You can dynamically manage WAF presets via the following APIs:

import { 
  registerWAFPreset, 
  unregisterWAFPreset, 
  isWAFChallenge,
  CLOUDFLARE_WAF_PRESET 
} from '@isdk/proxy';

// 1. Register a custom WAF signature
registerWAFPreset({
  response: {
    statuses: ['418'],
    body: ['*I am a teapot*']
  }
});

// 2. Programmatic Detection (Manual check in code)
// This function automatically handles clone(), so it won't consume the original stream
if (await isWAFChallenge(response)) {
  console.log('WAF Challenge detected, intervention required');
}

// 3. Unregister a specific preset
unregisterWAFPreset(CLOUDFLARE_WAF_PRESET);

WAF Management API Reference

Function Description
isWAFChallenge(res, presets?) Determines if a response is a WAF challenge. Supports optional custom presets.
getWAFPresets() Retrieves all currently registered WAF preset rules.
registerWAFPreset(rule) Registers a new WAF signature rule.
unregisterWAFPreset(rule) Unregisters an existing rule.
clearWAFPresets() Clears all registered WAF presets.

Note

fetchWithCache automatically calls isWAFChallenge when processing responses. If a WAF challenge is detected and a valid old cache exists, it triggers STALE_RESCUE_WAF_CHALLENGE to prevent your clean data from being overwritten by "dirty" data.

MatchPatterns Syntax

@isdk/proxy provides powerful matching capabilities with negation support:

Type Example Description
Negation ['*', '!/api/private/**'] Exclude matching (starts with !).
Glob /**/*.json Path-style glob matching.
Regex String "/^api\\/v\\d/" Automatically converted to RegExp object.
Boolean (Field) true / false Required / forbidden.

Tip

Exclusion Priority: In a MatchPatterns array, if any ! pattern matches, the overall result is false.

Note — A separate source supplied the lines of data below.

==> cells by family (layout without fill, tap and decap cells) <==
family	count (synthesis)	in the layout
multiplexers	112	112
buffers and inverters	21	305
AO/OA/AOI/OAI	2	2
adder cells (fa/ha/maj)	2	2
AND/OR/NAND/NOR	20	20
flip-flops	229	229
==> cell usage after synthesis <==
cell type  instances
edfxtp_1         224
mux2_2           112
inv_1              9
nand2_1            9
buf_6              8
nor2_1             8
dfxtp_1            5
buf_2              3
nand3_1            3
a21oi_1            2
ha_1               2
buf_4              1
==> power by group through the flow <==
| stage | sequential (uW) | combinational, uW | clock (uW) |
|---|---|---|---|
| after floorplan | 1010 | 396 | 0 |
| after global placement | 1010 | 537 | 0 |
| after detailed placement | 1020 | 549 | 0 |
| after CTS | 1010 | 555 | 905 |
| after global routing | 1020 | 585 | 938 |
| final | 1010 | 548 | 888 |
===== src/hw/rtl/learning_switch_port_security_macros.svh =====
// assertion macros for the learning switch
`ifndef LEARNING_SWITCH_PORT_SECURITY_MACROS_SVH
`define LEARNING_SWITCH_PORT_SECURITY_MACROS_SVH

// same-cycle implication
`define LSPS_ASSERT_NOW(lbl, clk, rst_n, ante, cons) \
    lbl: assert property (@(posedge clk) disable iff (!rst_n) (ante) |-> (cons)) \
        else $error("lsps assertion failed");

// next-cycle implication
`define LSPS_ASSERT_NEXT(lbl, clk, rst_n, ante, cons) \
    lbl: assert property (@(posedge clk) disable iff (!rst_n) (ante) |=> (cons)) \
        else $error("lsps assertion failed");

`endif


===== src/hw/rtl/lsps_pkg.sv =====
`default_nettype none
package lsps_pkg;

    localparam int NUM_PORTS   = 32;
    localparam int FWD_ENTRIES = 1024;
    localparam int FWD_AW      = $clog2(FWD_ENTRIES);
    localparam int FWD_CW      = $clog2(FWD_ENTRIES + 1);
    localparam int SEC_AW      = $clog2(NUM_PORTS);

    localparam logic       KIND_FRAME = 1'b0;
    localparam logic       KIND_WRITE = 1'b1;

    localparam logic [1:0] ACT_DROP       = 2'd0;
    localparam logic [1:0] ACT_REDIRECT   = 2'd1;
    localparam logic [1:0] ACT_CONTROLLER = 2'd2;
    localparam logic [1:0] ACT_WRITTEN    = 2'd3;

    localparam logic [2:0] CAUSE_NONE      = 3'd0;
    localparam logic [2:0] CAUSE_TRUNC     = 3'd1;
    localparam logic [2:0] CAUSE_SRC_MAC   = 3'd2;
    localparam logic [2:0] CAUSE_SRC_IP    = 3'd3;
    localparam logic [2:0] CAUSE_DST_MAC   = 3'd4;
    localparam logic [2:0] CAUSE_SAME_PORT = 3'd5;

    localparam logic [15:0] ETH_HDR_LEN = 16'd14;
    localparam logic [15:0] IP_HDR_END  = 16'd34;
    localparam logic [15:0] ETYPE_IPV4  = 16'h0800;

    typedef struct packed {
        logic        kind;
        logic [4:0]  in_port;
        logic [15:0] captured_len;
        logic [47:0] src_mac;
        logic [47:0] dst_mac;
        logic [15:0] ethertype;
        logic [31:0] src_ip;
        logic        allow_mac_valid;
        logic [47:0] allow_mac;
        logic        allow_ip_valid;
        logic [31:0] allow_ip;
    } t_in;

    typedef struct packed {
        logic [1:0] action;
        logic [4:0] out_port;
        logic [2:0] drop_cause;
    } t_out;

    typedef struct packed {
        logic        mac_valid;
        logic [47:0] mac;
        logic        ip_valid;
        logic [31:0] ip;
    } t_sec;

    typedef struct packed {
        logic              en;
        logic [SEC_AW-1:0] addr;
        t_sec              data;
    } t_sec_wr;

    typedef struct packed {
        logic        fin;
        t_out        res;
        logic [4:0]  port;
        logic [47:0] smac;
        logic [47:0] dmac;
    } t_job;

    typedef struct packed {
        logic [47:0] mac;
        logic [4:0]  port;
    } t_fwd;

    function automatic logic port_ok(input logic [4:0] p);
        return {27'd0, p} < 32'(NUM_PORTS);
    endfunction

    function automatic logic [SEC_AW-1:0] sec_addr(input logic [4:0] p);
        return SEC_AW'(p);
    endfunction

endpackage
`default_nettype wire


===== src/hw/rtl/lsps_sectab.sv =====
`default_nettype none
module lsps_sectab (
    input  wire logic                      i_clk,
    input  wire logic                      i_rst_n,
    input  wire lsps_pkg::t_sec_wr         i_wr,
    input  wire logic                      i_rd_a_en,
    input  wire logic [lsps_pkg::SEC_AW-1:0] i_rd_a_addr,
    output lsps_pkg::t_sec                 o_rd_a,
    input  wire logic                      i_rd_b_en,
    input  wire logic [lsps_pkg::SEC_AW-1:0] i_rd_b_addr,
    output lsps_pkg::t_sec                 o_rd_b
);
    import lsps_pkg::*;

    logic [NUM_PORTS-1:0] r_mac_valid;
    logic [NUM_PORTS-1:0] r_ip_valid;
    logic [47:0]          r_mac_mem [NUM_PORTS];
    logic [31:0]          r_ip_mem  [NUM_PORTS];
    t_sec                 r_rd_a;
    t_sec                 r_rd_b;

    always_ff @(posedge i_clk) begin
        if (!i_rst_n) begin
            r_mac_valid <= '0;
            r_ip_valid  <= '0;
        end else if (i_wr.en) begin
            r_mac_valid[i_wr.addr] <= i_wr.data.mac_valid;
            r_ip_valid[i_wr.addr]  <= i_wr.data.ip_valid;
        end
    end

    always_ff @(posedge i_clk) begin
        if (i_wr.en) begin
            r_mac_mem[i_wr.addr] <= i_wr.data.mac;
            r_ip_mem[i_wr.addr]  <= i_wr.data.ip;
        end
        if (i_rd_a_en) begin
            r_rd_a <= '{mac_valid: r_mac_valid[i_rd_a_addr], mac: r_mac_mem[i_rd_a_addr],
                        ip_valid: r_ip_valid[i_rd_a_addr], ip: r_ip_mem[i_rd_a_addr]};
        end
        if (i_rd_b_en) begin
            r_rd_b <= '{mac_valid: r_mac_valid[i_rd_b_addr], mac: r_mac_mem[i_rd_b_addr],
                        ip_valid: r_ip_valid[i_rd_b_addr], ip: r_ip_mem[i_rd_b_addr]};
        end
    end

    assign o_rd_a = r_rd_a;
    assign o_rd_b = r_rd_b;

endmodule
`default_nettype wire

Advanced Matching & Boundary Cases

@isdk/proxy distinguishes between two complementary matching modes: MatchPatterns Mode and Record Mode. Understanding their differences is crucial for robust configuration.

1. MatchPatterns Mode

  • Types: string | RegExp | Array
  • Semantic: Distinction between Single Value (String/Regex) and List Mode (Array).
Form Matching Rule (Blocking) Description Typical Use Case
Single Value (String/Regex) Strict (All keys) Every key in the request must satisfy this rule. Strict Exclusion/Access. e.g., !id strictly forbids 'id' entirely; id only allows requests with 'id' alone.
List Mode (Array) Lenient (Any key) Matches if any key satisfies the rule; negations are ignored during matching. Parameter Filtering. e.g., ['*', '!sid'] ignores 'sid' for the cache key without blocking the request.
Behavior Comparison:
Config Example Is Request Blocked? What's in the Cache Key?
query: '!id' ❌ Blocked if id is present All params except id
query: ['*', '!id'] ✅ Not blocked even if only id exists All params except id
query: 'id' ✅ Only allowed if id is the only key Only id field
query: ['id'] ✅ Allowed if id is present Only id field

Tip

Simple Rule: Use a single value for "Strict format constraints"; use an array for "Excluding parameters from the cache key".

2. Record Mode

  • Types: Record<string, ProxyMatchPatterns | boolean>
  • Semantic: Field Validation. Logic declarations for specific keys.
  • Logic: Based on AND logic.
Config Example Semantic Result for Empty Request
{} (Empty Object) No validation rules. ✅ Pass
{ sid: true } Explicitly requires 'sid' to exist. ❌ Blocked
{ sid: false } Explicitly requires 'sid' to NOT exist. ✅ Pass
{ lang: 'en' } Requires 'lang' to exist and match 'en'. ❌ Blocked

3. Boundary Cases Summary

Configuration Matching Result Recommended Usage
undefined Pass (Ignored) Default: no gatekeeping check for this category.
{} (Empty Object) Pass (Valid) No rules defined means everything is allowed.
[] (Empty Array) Fail (Invalid) No key can pass an empty matching set.
Empty Request Depends on Category query passes by default; headers/cookies fail by default.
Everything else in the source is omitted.